** Opening Records supplied block **

`src/design/imucf_pkg.sv`:
```
// shared types, constants and the cordic step-angle table for the
// imu complementary filter; no dependencies
package imucf_pkg;

   localparam int ANGLE_FRAC_BITS_DEF = 16;
   localparam int CORDIC_STEPS_DEF    = 16;

   localparam int CSR_IDX_W  = 4;
   localparam int CSR_DATA_W = 17;

   localparam logic [CSR_IDX_W-1:0] CSR_GYRO_GAIN   = 4'd0;
   localparam logic [CSR_IDX_W-1:0] CSR_KEEP_WEIGHT = 4'd1;
   localparam logic [CSR_IDX_W-1:0] CSR_MAG_LOW     = 4'd2;
   localparam logic [CSR_IDX_W-1:0] CSR_MAG_HIGH    = 4'd3;

   localparam logic [15:0] GYRO_GAIN_RST   = 16'd280;
   localparam logic [16:0] KEEP_WEIGHT_RST = 17'd64225;
   localparam logic [16:0] MAG_LOW_RST     = 17'd1024;
   localparam logic [16:0] MAG_HIGH_RST    = 17'd32768;
   localparam logic [16:0] KEEP_MAX        = 17'd65536;

   localparam int TAB_LEN  = 24;
   localparam int TAB_FRAC = 24;

   typedef struct packed {
      logic signed [15:0] gyro_x;
      logic signed [15:0] gyro_z;
      logic signed [15:0] accel_x;
      logic signed [15:0] accel_y;
      logic signed [15:0] accel_z;
   } req_data_type;

   typedef struct packed {
      logic signed [19:0] pitch_tenths;
      logic signed [19:0] roll_tenths;
      logic               correction_applied;
   } rsp_data_type;

   typedef enum logic [2:0] {
      MUL_NONE,
      MUL_GYRO_X,
      MUL_GYRO_Z,
      MUL_KEEP,
      MUL_ACC,
      MUL_TEN_P,
      MUL_TEN_R
   } mul_sel_type;

   typedef struct packed {
      logic        capture;
      logic        corr_eval;
      mul_sel_type mul_sel;
      logic        pitch_gyro_upd;
      logic        roll_gyro_upd;
      logic        cordic_load;
      logic        cordic_roll;
      logic        cordic_step;
      logic        blend_first;
      logic        blend_upd;
      logic        blend_roll;
      logic        pitch_t_load;
      logic        emit;
   } dp_cmd_type;

   typedef struct packed {
      logic corr;
   } dp_status_type;

   // atan(2^-i) in degrees, 24 fraction bits
   function automatic logic [31:0] step_deg_q24(input logic [4:0] idx);
      logic [31:0] v;
      case (idx)
         5'd0:    v = 32'd754974720;
         5'd1:    v = 32'd445687602;
         5'd2:    v = 32'd235489088;
         5'd3:    v = 32'd119537938;
         5'd4:    v = 32'd60000934;
         5'd5:    v = 32'd30029717;
         5'd6:    v = 32'd15018523;
         5'd7:    v = 32'd7509720;
         5'd8:    v = 32'd3754917;
         5'd9:    v = 32'd1877466;
         5'd10:   v = 32'd938734;
         5'd11:   v = 32'd469367;
         5'd12:   v = 32'd234684;
         5'd13:   v = 32'd117342;
         5'd14:   v = 32'd58671;
         5'd15:   v = 32'd29335;
         5'd16:   v = 32'd14668;
         5'd17:   v = 32'd7334;
         5'd18:   v = 32'd3667;
         5'd19:   v = 32'd1833;
         5'd20:   v = 32'd917;
         5'd21:   v = 32'd458;
         5'd22:   v = 32'd229;
         5'd23:   v = 32'd115;
         default: v = 32'd0;
      endcase
      return v;
   endfunction

   // step angle rounded to the angle format; a format with 24 or more fraction bits gets the table value unshifted
   function automatic logic [31:0] step_angle(input logic [4:0] idx, input int frac);
      logic [32:0] t;
      int          sh;
      t = {1'b0, step_deg_q24(idx)};
      if (frac >= TAB_FRAC) begin
         return t[31:0];
      end
      sh = TAB_FRAC - frac;
      t  = (t + (33'd1 << (sh - 1))) >> sh;
      return t[31:0];
   endfunction

endpackage

```
`src/design/imucf_ctrl.sv`:
```
// sequencer for the imu complementary filter: gyro update, two cordic runs and
// blends (only with accelerometer correction), tenths conversion and the result word handshake; uses imucf_pkg
module imucf_ctrl #(
   parameter int CORDIC_STEPS = imucf_pkg::CORDIC_STEPS_DEF
) (
   input  logic                          clock,
   input  logic                          reset,
   input  logic                          req_valid,
   output logic                          req_stall,
   output logic                          rsp_valid,
   input  logic                          rsp_stall,
   input  imucf_pkg::dp_status_type      status,
   output imucf_pkg::dp_cmd_type         cmd,
   output logic [$clog2(CORDIC_STEPS)-1:0] step_idx
);
   import imucf_pkg::*;

   localparam int STEP_W = $clog2(CORDIC_STEPS);
   localparam logic [STEP_W-1:0] LAST_STEP = STEP_W'(CORDIC_STEPS - 1);

   typedef enum logic [10:0] {
      ST_IDLE      = 11'b000_0000_0001,
      ST_GYRO_P    = 11'b000_0000_0010,
      ST_GYRO_R    = 11'b000_0000_0100,
      ST_GYRO_DONE = 11'b000_0000_1000,
      ST_CORDIC    = 11'b000_0001_0000,
      ST_BLEND_A   = 11'b000_0010_0000,
      ST_BLEND_B   = 11'b000_0100_0000,
      ST_BLEND_C   = 11'b000_1000_0000,
      ST_TEN_P     = 11'b001_0000_0000,
      ST_TEN_R     = 11'b010_0000_0000,
      ST_EMIT      = 11'b100_0000_0000
   } state_type;

   state_type         state_ff, state_in;
   logic [STEP_W-1:0] step_cnt_ff, step_cnt_in;
   logic              axis_ff, axis_in;
   logic              out_valid_ff, out_valid_in;
   logic              accept;

   assign req_stall = (state_ff != ST_IDLE);
   assign accept    = req_valid && (state_ff == ST_IDLE);
   assign rsp_valid = out_valid_ff;
   assign step_idx  = step_cnt_ff;

   always_comb begin
      state_in    = state_ff;
      step_cnt_in = step_cnt_ff;
      axis_in     = axis_ff;
      cmd         = '0;
      cmd.mul_sel = MUL_NONE;
      unique case (state_ff)
         ST_IDLE: begin
            cmd.capture = accept;
            if (accept) begin
               state_in = ST_GYRO_P;
            end
         end
         ST_GYRO_P: begin
            cmd.corr_eval = 1'b1;
            cmd.mul_sel   = MUL_GYRO_X;
            state_in      = ST_GYRO_R;
         end
         ST_GYRO_R: begin
            cmd.pitch_gyro_upd = 1'b1;
            cmd.mul_sel        = MUL_GYRO_Z;
            state_in           = ST_GYRO_DONE;
         end
         ST_GYRO_DONE: begin
            cmd.roll_gyro_upd = 1'b1;
            if (status.corr) begin
               cmd.cordic_load = 1'b1;
               cmd.cordic_roll = 1'b0;
               axis_in         = 1'b0;
               step_cnt_in     = '0;
               state_in        = ST_CORDIC;
            end else begin
               state_in = ST_TEN_P;
            end
         end
         ST_CORDIC: begin
            cmd.cordic_step = 1'b1;
            if (step_cnt_ff == LAST_STEP) begin
               state_in = ST_BLEND_A;
            end else begin
               step_cnt_in = step_cnt_ff + 1'b1;
            end
         end
         ST_BLEND_A: begin
            cmd.mul_sel    = MUL_KEEP;
            cmd.blend_roll = axis_ff;
            state_in       = ST_BLEND_B;
         end
         ST_BLEND_B: begin
            cmd.blend_first = 1'b1;
            cmd.mul_sel     = MUL_ACC;
            state_in        = ST_BLEND_C;
         end
         ST_BLEND_C: begin
            cmd.blend_upd  = 1'b1;
            cmd.blend_roll = axis_ff;
            if (!axis_ff) begin
               cmd.cordic_load = 1'b1;
               cmd.cordic_roll = 1'b1;
               axis_in         = 1'b1;
               step_cnt_in     = '0;
               state_in        = ST_CORDIC;
            end else begin
               state_in = ST_TEN_P;
            end
         end
         ST_TEN_P: begin
            cmd.mul_sel = MUL_TEN_P;
            state_in    = ST_TEN_R;
         end
         ST_TEN_R: begin
            cmd.pitch_t_load = 1'b1;
            cmd.mul_sel      = MUL_TEN_R;
            state_in         = ST_EMIT;
         end
         ST_EMIT: begin
            if (!(out_valid_ff && rsp_stall)) begin
               cmd.emit = 1'b1;
               state_in = ST_IDLE;
            end
         end
         default: begin
            state_in = ST_IDLE;
         end
      endcase
   end

   assign out_valid_in = cmd.emit || (out_valid_ff && rsp_stall);

   always_ff @(posedge clock) begin
      if (reset) begin
         state_ff     <= ST_IDLE;
         step_cnt_ff  <= '0;
         axis_ff      <= 1'b0;
         out_valid_ff <= 1'b0;
      end else begin
         state_ff     <= state_in;
         step_cnt_ff  <= step_cnt_in;
         axis_ff      <= axis_in;
         out_valid_ff <= out_valid_in;
      end
   end

   a_emit_into_free_slot: assert property (@(posedge clock) disable iff (reset)
      cmd.emit |-> !(out_valid_ff && rsp_stall))
      else $error("result word overwritten while stalled");

   a_blend_only_with_corr: assert property (@(posedge clock) disable iff (reset)
      (state_ff == ST_BLEND_A) |-> status.corr)
      else $error("blend without accelerometer correction");

   a_step_count_bound: assert property (@(posedge clock) disable iff (reset)
      (state_ff == ST_CORDIC) |-> (step_cnt_ff <= LAST_STEP))
      else $error("cordic step counter out of range");

   a_roll_blend_last: assert property (@(posedge clock) disable iff (reset)
      ((state_ff == ST_TEN_P) && ($past(state_ff) == ST_BLEND_C)) |-> axis_ff)
      else $error("conversion started before roll blend");

   a_busy_after_accept: assert property (@(posedge clock) disable iff (reset)
      (req_valid && !req_stall) |=> req_stall)
      else $error("second word taken while busy");

endmodule

```
`src/design/imucf_dpath.sv`:
```
// datapath for the imu complementary filter: config registers, angle state,
// shared multiplier, cordic vectoring unit and result word; uses imucf_pkg
module imucf_dpath #(
   parameter int ANGLE_FRAC_BITS = imucf_pkg::ANGLE_FRAC_BITS_DEF,
   parameter int CORDIC_STEPS    = imucf_pkg::CORDIC_STEPS_DEF
) (
   input  logic                                 clock,
   input  logic                                 reset,
   input  logic                                 csr_wen,
   input  logic [imucf_pkg::CSR_IDX_W-1:0]      csr_index,
   input  logic [imucf_pkg::CSR_DATA_W-1:0]     csr_wdata,
   input  imucf_pkg::req_data_type              req_data,
   input  imucf_pkg::dp_cmd_type                cmd,
   input  logic [$clog2(CORDIC_STEPS)-1:0]      step_idx,
   output imucf_pkg::dp_status_type             status,
   output imucf_pkg::rsp_data_type              rsp_data
);
   import imucf_pkg::*;

   localparam int A_W = 34;
   localparam int B_W = 18;
   localparam int P_W = A_W + B_W;
   localparam int G_W = 60;
   localparam int C_W = 34;
   localparam int SHL = (ANGLE_FRAC_BITS >= 16) ? ANGLE_FRAC_BITS - 16 : 0;
   localparam int SHR = (ANGLE_FRAC_BITS < 16) ? 16 - ANGLE_FRAC_BITS : 0;
   localparam logic signed [C_W-1:0] HALF_TURN = C_W'(180) <<< ANGLE_FRAC_BITS;
   localparam logic signed [P_W-1:0] TEN_BIAS =
      (P_W'(1) <<< ANGLE_FRAC_BITS) - P_W'(1);
   localparam logic signed [P_W-1:0] TEN_HI = P_W'(327679);
   localparam logic signed [P_W-1:0] TEN_LO = -P_W'(327680);

   function automatic logic signed [31:0] sat_angle(input logic signed [G_W-1:0] v);
      if ((&v[G_W-1:31]) || !(|v[G_W-1:31])) begin
         return v[31:0];
      end
      return v[G_W-1] ? 32'sh8000_0000 : 32'sh7FFF_FFFF;
   endfunction

   function automatic logic signed [19:0] ten_conv(input logic signed [P_W-1:0] p);
      logic signed [P_W-1:0] b;
      logic signed [P_W-1:0] t;
      b = p + (p[P_W-1] ? TEN_BIAS : P_W'(0));
      t = b >>> ANGLE_FRAC_BITS;
      if (t > TEN_HI) begin
         return TEN_HI[19:0];
      end
      if (t < TEN_LO) begin
         return TEN_LO[19:0];
      end
      return t[19:0];
   endfunction

   logic [15:0]              gyro_gain_ff;
   logic [16:0]              keep_weight_ff, mag_low_ff, mag_high_ff;
   req_data_type             sample_ff, sample_in;
   logic                     corr_ff, corr_in;
   logic signed [P_W-1:0]    prod_ff, prod_in, acc_sum_ff, acc_sum_in;
   logic signed [31:0]       pitch_ff, pitch_in, roll_ff, roll_in;
   logic signed [C_W-1:0]    cx_ff, cx_in, cy_ff, cy_in, cz_ff, cz_in;
   logic                     czero_ff, czero_in;
   logic signed [19:0]       pitch_t_ff, pitch_t_in;
   rsp_data_type             out_ff, out_in;

   logic [16:0]              abs_x, abs_y, abs_z;
   logic [17:0]              mag;
   logic [16:0]              k_eff, k_rest;
   logic signed [A_W-1:0]    mul_a;
   logic signed [B_W-1:0]    mul_b;
   logic signed [P_W-1:0]    prod;
   logic signed [G_W-1:0]    gprod, gyro_step, pitch_sum, roll_diff, blend_val;
   logic signed [P_W:0]      blend_sum;
   logic signed [31:0]       blend_old;
   logic signed [16:0]       x0, y0, x1, y1;
   logic signed [C_W-1:0]    dx, dy, sa;

   // config registers
   always_ff @(posedge clock) begin
      if (reset) begin
         gyro_gain_ff   <= GYRO_GAIN_RST;
         keep_weight_ff <= KEEP_WEIGHT_RST;
         mag_low_ff     <= MAG_LOW_RST;
         mag_high_ff    <= MAG_HIGH_RST;
      end else if (csr_wen) begin
         unique case (csr_index)
            CSR_GYRO_GAIN:   gyro_gain_ff   <= csr_wdata[15:0];
            CSR_KEEP_WEIGHT: keep_weight_ff <= csr_wdata;
            CSR_MAG_LOW:     mag_low_ff     <= csr_wdata;
            CSR_MAG_HIGH:    mag_high_ff    <= csr_wdata;
            default: begin
            end
         endcase
      end
   end

   // magnitude gate
   assign abs_x = sample_ff.accel_x[15] ? 17'(-17'(sample_ff.accel_x)) : 17'(sample_ff.accel_x);
   assign abs_y = sample_ff.accel_y[15] ? 17'(-17'(sample_ff.accel_y)) : 17'(sample_ff.accel_y);
   assign abs_z = sample_ff.accel_z[15] ? 17'(-17'(sample_ff.accel_z)) : 17'(sample_ff.accel_z);
   assign mag   = 18'(abs_x) + 18'(abs_y) + 18'(abs_z);

   assign sample_in = cmd.capture ? req_data : sample_ff;
   assign corr_in   = cmd.corr_eval ? ((mag > {1'b0, mag_low_ff}) && (mag < {1'b0, mag_high_ff}))
                                    : corr_ff;
   assign status.corr = corr_ff;

   // shared multiplier
   assign k_eff     = (keep_weight_ff > KEEP_MAX) ? KEEP_MAX : keep_weight_ff;
   assign k_rest    = KEEP_MAX - k_eff;
   assign blend_old = cmd.blend_roll ? roll_ff : pitch_ff;

   always_comb begin
      mul_a = '0;
      mul_b = '0;
      case (cmd.mul_sel)
         MUL_GYRO_X: begin
            mul_a = A_W'(sample_ff.gyro_x);
            mul_b = $signed({2'b00, gyro_gain_ff});
         end
         MUL_GYRO_Z: begin
            mul_a = A_W'(sample_ff.gyro_z);
            mul_b = $signed({2'b00, gyro_gain_ff});
         end
         MUL_KEEP: begin
            mul_a = A_W'(blend_old);
            mul_b = $signed({1'b0, k_eff});
         end
         MUL_ACC: begin
            mul_a = czero_ff ? A_W'(0) : cz_ff;
            mul_b = $signed({1'b0, k_rest});
         end
         MUL_TEN_P: begin
            mul_a = A_W'(pitch_ff);
            mul_b = B_W'(10);
         end
         MUL_TEN_R: begin
            mul_a = A_W'(roll_ff);
            mul_b = B_W'(10);
         end
         default: begin
         end
      endcase
   end

   assign prod       = mul_a * mul_b;
   assign prod_in    = (cmd.mul_sel != MUL_NONE) ? prod : prod_ff;
   assign acc_sum_in = cmd.blend_first ? prod_ff : acc_sum_ff;

   // angle updates
   assign gprod     = G_W'(prod_ff);
   assign gyro_step = (ANGLE_FRAC_BITS >= 16) ? (gprod <<< SHL) : (gprod >>> SHR);
   assign pitch_sum = G_W'(pitch_ff) + gyro_step;
   assign roll_diff = G_W'(roll_ff) - gyro_step;
   assign blend_sum = (P_W+1)'(acc_sum_ff) + (P_W+1)'(prod_ff);
   assign blend_val = G_W'(blend_sum >>> 16);

   always_comb begin
      pitch_in = pitch_ff;
      roll_in  = roll_ff;
      if (cmd.pitch_gyro_upd) begin
         pitch_in = sat_angle(pitch_sum);
      end
      if (cmd.roll_gyro_upd) begin
         roll_in = sat_angle(roll_diff);
      end
      if (cmd.blend_upd && !cmd.blend_roll) begin
         pitch_in = sat_angle(blend_val);
      end
      if (cmd.blend_upd && cmd.blend_roll) begin
         roll_in = sat_angle(blend_val);
      end
   end

   // cordic vectoring unit
   assign x0 = cmd.cordic_roll ? -17'(sample_ff.accel_y) : 17'(sample_ff.accel_z);
   assign y0 = cmd.cordic_roll ? 17'(sample_ff.accel_x) : 17'(sample_ff.accel_y);
   assign x1 = x0[16] ? -x0 : x0;
   assign y1 = x0[16] ? -y0 : y0;
   assign dx = cx_ff >>> step_idx;
   assign dy = cy_ff >>> step_idx;
   assign sa = C_W'($signed(step_angle(5'(step_idx), ANGLE_FRAC_BITS)));

   always_comb begin
      cx_in    = cx_ff;
      cy_in    = cy_ff;
      cz_in    = cz_ff;
      czero_in = czero_ff;
      if (cmd.cordic_load) begin
         cx_in    = C_W'(x1) <<< 14;
         cy_in    = C_W'(y1) <<< 14;
         cz_in    = x0[16] ? (y0[16] ? -HALF_TURN : HALF_TURN) : C_W'(0);
         czero_in = (x0 == '0) && (y0 == '0);
      end else if (cmd.cordic_step) begin
         if (!cy_ff[C_W-1] && (cy_ff != '0)) begin
            cx_in = cx_ff + dy;
            cy_in = cy_ff - dx;
            cz_in = cz_ff + sa;
         end else begin
            cx_in = cx_ff - dy;
            cy_in = cy_ff + dx;
            cz_in = cz_ff - sa;
         end
      end
   end

   // tenths and result word
   assign pitch_t_in = cmd.pitch_t_load ? ten_conv(prod_ff) : pitch_t_ff;

   always_comb begin
      out_in = out_ff;
      if (cmd.emit) begin
         out_in.pitch_tenths       = pitch_t_ff;
         out_in.roll_tenths        = ten_conv(prod_ff);
         out_in.correction_applied = corr_ff;
      end
   end

   assign rsp_data = out_ff;

   always_ff @(posedge clock) begin
      if (reset) begin
         pitch_ff <= '0;
         roll_ff  <= '0;
         corr_ff  <= 1'b0;
      end else begin
         pitch_ff <= pitch_in;
         roll_ff  <= roll_in;
         corr_ff  <= corr_in;
      end
   end

   always_ff @(posedge clock) begin
      sample_ff  <= sample_in;
      prod_ff    <= prod_in;
      acc_sum_ff <= acc_sum_in;
      cx_ff      <= cx_in;
      cy_ff      <= cy_in;
      cz_ff      <= cz_in;
      czero_ff   <= czero_in;
      pitch_t_ff <= pitch_t_in;
      out_ff     <= out_in;
   end

endmodule

```
`src/design/imu_complementary_filter_unit.sv`:
```
// Complementary pitch/roll filter. Each accepted sample word integrates the
// gyro rates into the pitch and roll angles and, when the summed absolute
// acceleration lies strictly between magnitude_low and magnitude_high, blends
// each angle toward an accelerometer angle from a CORDIC atan2. One result
// word per sample. The block takes no new sample until it is done with the
// current one, and a sample with correction holds it longer: the two atan2
// runs share one CORDIC vectoring unit, and the single shared multiplier is
// used for gyro scaling, blending and tenths conversion. The result word sits
// in an output register, so the next sample is taken while it waits.
// Configuration writes are taken in any cycle and must occur while idle.
// top level; uses imucf_pkg, imucf_ctrl, imucf_dpath
module imu_complementary_filter_unit #(
   parameter int ANGLE_FRAC_BITS = imucf_pkg::ANGLE_FRAC_BITS_DEF,
   parameter int CORDIC_STEPS    = imucf_pkg::CORDIC_STEPS_DEF
) (
   input  logic                             clock,
   input  logic                             reset,
   input  logic                             req_valid,
   output logic                             req_stall,
   input  imucf_pkg::req_data_type          req_data,
   output logic                             rsp_valid,
   input  logic                             rsp_stall,
   output imucf_pkg::rsp_data_type          rsp_data,
   input  logic                             csr_valid,
   output logic                             csr_ready,
   input  logic [imucf_pkg::CSR_IDX_W-1:0]  csr_index,
   input  logic [imucf_pkg::CSR_DATA_W-1:0] csr_wdata
);
   import imucf_pkg::*;

   dp_cmd_type                      cmd;
   dp_status_type                   status;
   logic [$clog2(CORDIC_STEPS)-1:0] step_idx;

   assign csr_ready = 1'b1;

   imucf_ctrl #(
      .CORDIC_STEPS (CORDIC_STEPS)
   ) u_ctrl (
      .clock     (clock),
      .reset     (reset),
      .req_valid (req_valid),
      .req_stall (req_stall),
      .rsp_valid (rsp_valid),
      .rsp_stall (rsp_stall),
      .status    (status),
      .cmd       (cmd),
      .step_idx  (step_idx)
   );

   imucf_dpath #(
      .ANGLE_FRAC_BITS (ANGLE_FRAC_BITS),
      .CORDIC_STEPS    (CORDIC_STEPS)
   ) u_dpath (
      .clock     (clock),
      .reset     (reset),
      .csr_wen   (csr_valid && csr_ready),
      .csr_index (csr_index),
      .csr_wdata (csr_wdata),
      .req_data  (req_data),
      .cmd       (cmd),
      .step_idx  (step_idx),
      .status    (status),
      .rsp_data  (rsp_data)
   );

endmodule
```
`config.mk`:
```
export PLATFORM = sky130hd
export DESIGN_NAME = imu_complementary_filter_unit
export DESIGN_NICKNAME = d
export VERILOG_FILES = /design/src/design/imucf_pkg.sv /design/src/design/imucf_ctrl.sv /design/src/design/imucf_dpath.sv /design/src/design/imu_complementary_filter_unit.sv
export SDC_FILE = /design/constraint.sdc
export NUM_CORES = 2
export LEC_CHECK = 0
export ABC_AREA = 1
export BUFFER_PORTS_ARGS = -buffer_cell sky130_fd_sc_hd__buf_4
export CAP_MARGIN = 20
export CORE_ASPECT_RATIO = 1.25
export CORE_MARGIN = 2
export CORE_UTILIZATION = 60
export CTS_BUF_LIST = sky130_fd_sc_hd__clkbuf_16
export CTS_CLUSTER_DIAMETER = 200
export DETAILED_ROUTE_END_ITERATION = 10
export PLACE_DENSITY = 0.8
export SLEW_MARGIN = 20
export SYNTH_ARGS = -nofsm -noshare
export SYNTH_HDL_FRONTEND = slang
export SYNTH_SLANG_ARGS = --single-unit
export TNS_END_PERCENT = 100
```
`constraint.sdc`:
```
create_clock -name clock -period 11.4 [get_ports clock]
set_input_delay 2.28 -clock clock [delete_from_list [all_inputs] [get_ports clock]]
set_output_delay 2.28 -clock clock [all_outputs]
set_load 0.02 [all_outputs]
```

** Closing Records supplied block **

### Directions
In the records above, each line with the string "blends" should be copied.

### Solution
// blends (only with accelerometer correction), tenths conversion and the result word handshake; uses imucf_pkg
// acceleration lies strictly between magnitude_low and magnitude_high, blends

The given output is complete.